BEGIN
`src/dpbp_pkg.sv`:
```
// ----------------------------------------------------------------------------
// Depth pixel back-projection package
// Shared widths, register indexes, reset values and fixed-point helpers.
// ----------------------------------------------------------------------------
package dpbp_pkg;

    // Image dimension limit default.
    localparam int MAX_IMAGE_DIM_DEF = 4096;

    // Shared multiplier operand and product widths.
    localparam int MUL_A_W = 32;
    localparam int MUL_B_W = 24;
    localparam int PROD_W  = MUL_A_W + MUL_B_W;

    // Configuration register indexes.
    localparam logic [2:0] REG_CENTER_X  = 3'd0;
    localparam logic [2:0] REG_CENTER_Y  = 3'd1;
    localparam logic [2:0] REG_INV_FX    = 3'd2;
    localparam logic [2:0] REG_INV_FY    = 3'd3;
    localparam logic [2:0] REG_MAX_DEPTH = 3'd4;
    localparam logic [2:0] REG_IMG_W     = 3'd5;
    localparam logic [2:0] REG_IMG_H     = 3'd6;

    // Configuration reset values.
    localparam logic [15:0] MAX_DEPTH_RST = 16'd3000;
    localparam logic [12:0] IMG_W_RST     = 13'd640;
    localparam logic [12:0] IMG_H_RST     = 13'd480;

    // Saturating counters.
    localparam int          CNT_W   = 25;
    localparam logic [24:0] CNT_MAX = 25'h1FF_FFFF;

    // Q24 product to 1/16 mm: round half away from zero on the magnitude,
    // then negate for the camera frame axis and saturate to 24 bits signed.
    function automatic logic [23:0] round_negate_sat(input logic [PROD_W-1:0] prod,
                                                     input logic              offset_neg);
        logic [PROD_W:0]   sum;
        logic [PROD_W-24:0] q;
        logic [23:0]       res;
        sum = {1'b0, prod} + (PROD_W+1)'(24'h800000);
        q   = sum[PROD_W:24];
        if (offset_neg)
        begin
            // Negative offset turns into a positive axis value.
            if (q > (PROD_W-23)'(24'h7FFFFF))
                res = 24'h7FFFFF;
            else
                res = q[23:0];
        end
        else
        begin
            if (q >= (PROD_W-23)'(24'h800000))
                res = 24'h800000;
            else
                res = 24'(-q[23:0]);
        end
        return res;
    endfunction

endpackage

```
`src/dpbp_mult.sv`:
```
// ----------------------------------------------------------------------------
// Depth pixel back-projection shared multiplier
// One registered unsigned multiplier reused for every product of a pixel.
// ----------------------------------------------------------------------------
module dpbp_mult
    import dpbp_pkg::*;
(
    input  logic               clk,
    input  logic               en,
    input  logic [MUL_A_W-1:0] op_a,
    input  logic [MUL_B_W-1:0] op_b,
    output logic [PROD_W-1:0]  prod
);

    logic [PROD_W-1:0] prod_reg;
    logic [PROD_W-1:0] prod_next;

    assign prod_next = {{MUL_B_W{1'b0}}, op_a} * {{MUL_A_W{1'b0}}, op_b};

    always_ff @(posedge clk)
    begin
        if (en)
            prod_reg <= prod_next;
    end

    assign prod = prod_reg;

endmodule

```
`src/depth_pixel_backprojection_unit.sv`:
```
// ----------------------------------------------------------------------------
// Depth pixel back-projection unit
// Turns depth pixels into colored camera-frame points and tests box coverage.
// ----------------------------------------------------------------------------
// Each input transfer carries one depth pixel of a box. The unit accepts a
// pixel in ST_IDLE and steps through ST_MX1, ST_MX2, ST_MY1, ST_MY2 and
// ST_FIN before it takes the next pixel. The pace is set by a
// single 32x24 multiplier that is used four times per pixel: offset times
// depth and then times the reciprocal focal length, once for each image
// axis. A pixel is kept when its depth lies in (0, max_depth_mm], it lies
// inside the image (clamped to MAX_IMAGE_DIM) and both reciprocal focal
// lengths are non-zero. Kept pixels come out with point_valid set, forward in
// 1/16 mm and leftward/upward as the negated, rounded and saturated lateral
// offsets. Rejected pixels come out with all point fields zero. The pixel
// marked with tlast closes a box: its result carries tlast and box_keep,
// which is set when at least ten percent of the box's pixels were kept. The
// finished result sits in an output register, so the next pixel is accepted
// while it waits. Configuration registers are written with cfg_wr_en and
// must only be changed while no pixel is in flight.
// ----------------------------------------------------------------------------
module depth_pixel_backprojection_unit
    import dpbp_pkg::*;
#(
    parameter int MAX_IMAGE_DIM = MAX_IMAGE_DIM_DEF
)
(
    input  logic        clk,
    input  logic        rst_n,

    // Configuration write port.
    input  logic        cfg_wr_en,
    input  logic [2:0]  cfg_addr,
    input  logic [23:0] cfg_wr_data,

    // Pixel input.
    input  logic        s_tvalid,
    output logic        s_tready,
    // depth_raw[15:0], column[27:16], row_index[39:28], red_in[47:40],
    // green_in[55:48], blue_in[63:56]
    input  logic [63:0] s_tdata,
    // last_of_box
    input  logic        s_tlast,

    // Point output.
    output logic        m_tvalid,
    input  logic        m_tready,
    // forward[19:0], leftward[43:20], upward[67:44], red_out[75:68],
    // green_out[83:76], blue_out[91:84], zero fill [95:92]
    output logic [95:0] m_tdata,
    // point_valid[0], box_keep[1]
    output logic [1:0]  m_tuser,
    // box_end
    output logic        m_tlast
);

    // Sequencer states.
    localparam logic [2:0] ST_IDLE = 3'd0;
    localparam logic [2:0] ST_MX1  = 3'd1;
    localparam logic [2:0] ST_MX2  = 3'd2;
    localparam logic [2:0] ST_MY1  = 3'd3;
    localparam logic [2:0] ST_MY2  = 3'd4;
    localparam logic [2:0] ST_FIN  = 3'd5;

    localparam logic [12:0] DIM_LIMIT = 13'(MAX_IMAGE_DIM);

    // Configuration registers.
    logic [15:0] center_x_reg;
    logic [15:0] center_y_reg;
    logic [23:0] inv_fx_reg;
    logic [23:0] inv_fy_reg;
    logic [15:0] max_depth_reg;
    logic [12:0] img_w_reg;
    logic [12:0] img_h_reg;

    always_ff @(posedge clk or negedge rst_n)
    begin
        if (!rst_n)
        begin
            center_x_reg  <= '0;
            center_y_reg  <= '0;
            inv_fx_reg    <= '0;
            inv_fy_reg    <= '0;
            max_depth_reg <= MAX_DEPTH_RST;
            img_w_reg     <= IMG_W_RST;
            img_h_reg     <= IMG_H_RST;
        end
        else if (cfg_wr_en)
        begin
            case (cfg_addr)
                REG_CENTER_X:  center_x_reg  <= cfg_wr_data[15:0];
                REG_CENTER_Y:  center_y_reg  <= cfg_wr_data[15:0];
                REG_INV_FX:    inv_fx_reg    <= cfg_wr_data;
                REG_INV_FY:    inv_fy_reg    <= cfg_wr_data;
                REG_MAX_DEPTH: max_depth_reg <= cfg_wr_data[15:0];
                REG_IMG_W:     img_w_reg     <= cfg_wr_data[12:0];
                REG_IMG_H:     img_h_reg     <= cfg_wr_data[12:0];
                default:       ;
            endcase
        end
    end

    // Unpack the input transfer.
    logic [15:0] in_depth;
    logic [11:0] in_col;
    logic [11:0] in_row;
    assign in_depth = s_tdata[15:0];
    assign in_col   = s_tdata[27:16];
    assign in_row   = s_tdata[39:28];

    // Keep decision and pixel offsets, worked out at the accepting edge.
    logic [12:0] width_lim;
    logic [12:0] height_lim;
    logic        in_keep;
    logic [17:0] du_x;
    logic [17:0] du_y;
    logic [17:0] mag_x_full;
    logic [17:0] mag_y_full;

    assign width_lim  = (img_w_reg < DIM_LIMIT) ? img_w_reg : DIM_LIMIT;
    assign height_lim = (img_h_reg < DIM_LIMIT) ? img_h_reg : DIM_LIMIT;
    assign in_keep    = (inv_fx_reg != '0) && (inv_fy_reg != '0) &&
                        (in_depth != '0) && (in_depth <= max_depth_reg) &&
                        ({1'b0, in_col} < width_lim) && ({1'b0, in_row} < height_lim);

    // Offsets in 1/16 pixel; their magnitude never exceeds 16 bits.
    assign du_x       = {2'b00, in_col, 4'b0000} - {2'b00, center_x_reg};
    assign du_y       = {2'b00, in_row, 4'b0000} - {2'b00, center_y_reg};
    assign mag_x_full = du_x[17] ? 18'(-du_x) : du_x;
    assign mag_y_full = du_y[17] ? 18'(-du_y) : du_y;

    // Pixel holding registers.
    logic [2:0]  state_reg;
    logic [2:0]  state_next;
    logic [15:0] depth_reg;
    logic [15:0] mag_x_reg;
    logic [15:0] mag_y_reg;
    logic        neg_x_reg;
    logic        neg_y_reg;
    logic [23:0] color_reg;
    logic        keep_reg;
    logic        last_reg;
    logic [23:0] left_reg;

    logic        in_xfer;
    assign s_tready = (state_reg == ST_IDLE);
    assign in_xfer  = s_tvalid && s_tready;

    always_ff @(posedge clk)
    begin
        if (in_xfer)
        begin
            depth_reg <= in_depth;
            mag_x_reg <= mag_x_full[15:0];
            mag_y_reg <= mag_y_full[15:0];
            neg_x_reg <= du_x[17];
            neg_y_reg <= du_y[17];
            color_reg <= s_tdata[63:40];
            keep_reg  <= in_keep;
            last_reg  <= s_tlast;
        end
    end

    // Shared multiplier: first step is offset * depth, second step takes
    // that product times the reciprocal focal length.
    logic [MUL_A_W-1:0] mul_a;
    logic [MUL_B_W-1:0] mul_b;
    logic               mul_en;
    logic [PROD_W-1:0]  prod;

    always_comb
    begin
        mul_a  = '0;
        mul_b  = '0;
        mul_en = 1'b1;
        case (state_reg)
            ST_MX1:
            begin
                mul_a = MUL_A_W'(mag_x_reg);
                mul_b = MUL_B_W'(depth_reg);
            end
            ST_MX2:
            begin
                mul_a = prod[MUL_A_W-1:0];
                mul_b = inv_fx_reg;
            end
            ST_MY1:
            begin
                mul_a = MUL_A_W'(mag_y_reg);
                mul_b = MUL_B_W'(depth_reg);
            end
            ST_MY2:
            begin
                mul_a = prod[MUL_A_W-1:0];
                mul_b = inv_fy_reg;
            end
            default:
                mul_en = 1'b0;
        endcase
    end

    dpbp_mult u_mult (
        .clk  (clk),
        .en   (mul_en),
        .op_a (mul_a),
        .op_b (mul_b),
        .prod (prod)
    );

    // The horizontal result is finished while the vertical product starts.
    always_ff @(posedge clk)
    begin
        if (state_reg == ST_MY1)
            left_reg <= round_negate_sat(prod, neg_x_reg);
    end

    // Output register and box counters.
    logic        out_free;
    logic        load_out;
    logic        m_tvalid_reg;
    logic [95:0] m_tdata_reg;
    logic [1:0]  m_tuser_reg;
    logic        m_tlast_reg;
    logic [CNT_W-1:0] kept_reg;
    logic [CNT_W-1:0] pixel_reg;
    logic [CNT_W-1:0] kept_next;
    logic [CNT_W-1:0] pixel_next;
    logic [CNT_W+3:0] kept_x10;
    logic             box_keep;
    logic [23:0]      up_val;

    assign out_free = !m_tvalid_reg || m_tready;
    assign load_out = (state_reg == ST_FIN) && out_free;

    // Counts including the current pixel.
    assign pixel_next = (pixel_reg < CNT_MAX) ? pixel_reg + 1'b1 : pixel_reg;
    assign kept_next  = (keep_reg && (kept_reg < CNT_MAX)) ? kept_reg + 1'b1 : kept_reg;
    assign kept_x10   = (CNT_W+4)'({kept_next, 3'b000}) + (CNT_W+4)'({kept_next, 1'b0});
    assign box_keep   = last_reg && (kept_x10 >= (CNT_W+4)'(pixel_next));
    assign up_val     = round_negate_sat(prod, neg_y_reg);

    always_ff @(posedge clk or negedge rst_n)
    begin
        if (!rst_n)
        begin
            m_tvalid_reg <= 1'b0;
            kept_reg     <= '0;
            pixel_reg    <= '0;
        end
        else
        begin
            if (load_out)
                m_tvalid_reg <= 1'b1;
            else if (m_tready)
                m_tvalid_reg <= 1'b0;

            if (load_out)
            begin
                // The box closes with this pixel: start the next box at zero.
                kept_reg  <= last_reg ? '0 : kept_next;
                pixel_reg <= last_reg ? '0 : pixel_next;
            end
        end
    end

    always_ff @(posedge clk)
    begin
        if (load_out)
        begin
            if (keep_reg)
                m_tdata_reg <= {4'b0000, color_reg, up_val, left_reg, depth_reg, 4'b0000};
            else
                m_tdata_reg <= '0;
            m_tuser_reg <= {box_keep, keep_reg};
            m_tlast_reg <= last_reg;
        end
    end

    assign m_tvalid = m_tvalid_reg;
    assign m_tdata  = m_tdata_reg;
    assign m_tuser  = m_tuser_reg;
    assign m_tlast  = m_tlast_reg;

    // Sequencer.
    always_comb
    begin
        state_next = state_reg;
        case (state_reg)
            ST_IDLE: if (s_tvalid) state_next = ST_MX1;
            ST_MX1:  state_next = ST_MX2;
            ST_MX2:  state_next = ST_MY1;
            ST_MY1:  state_next = ST_MY2;
            ST_MY2:  state_next = ST_FIN;
            ST_FIN:  if (out_free) state_next = ST_IDLE;
            default: state_next = ST_IDLE;
        endcase
    end

    always_ff @(posedge clk or negedge rst_n)
    begin
        if (!rst_n)
            state_reg <= ST_IDLE;
        else
            state_reg <= state_next;
    end

endmodule
```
END
PROBLEM »
Track down all lines above with the string "forward" and copy them.

RESPONSE BOX »
// lengths are non-zero. Kept pixels come out with point_valid set, forward in
    // forward[19:0], leftward[43:20], upward[67:44], red_out[75:68],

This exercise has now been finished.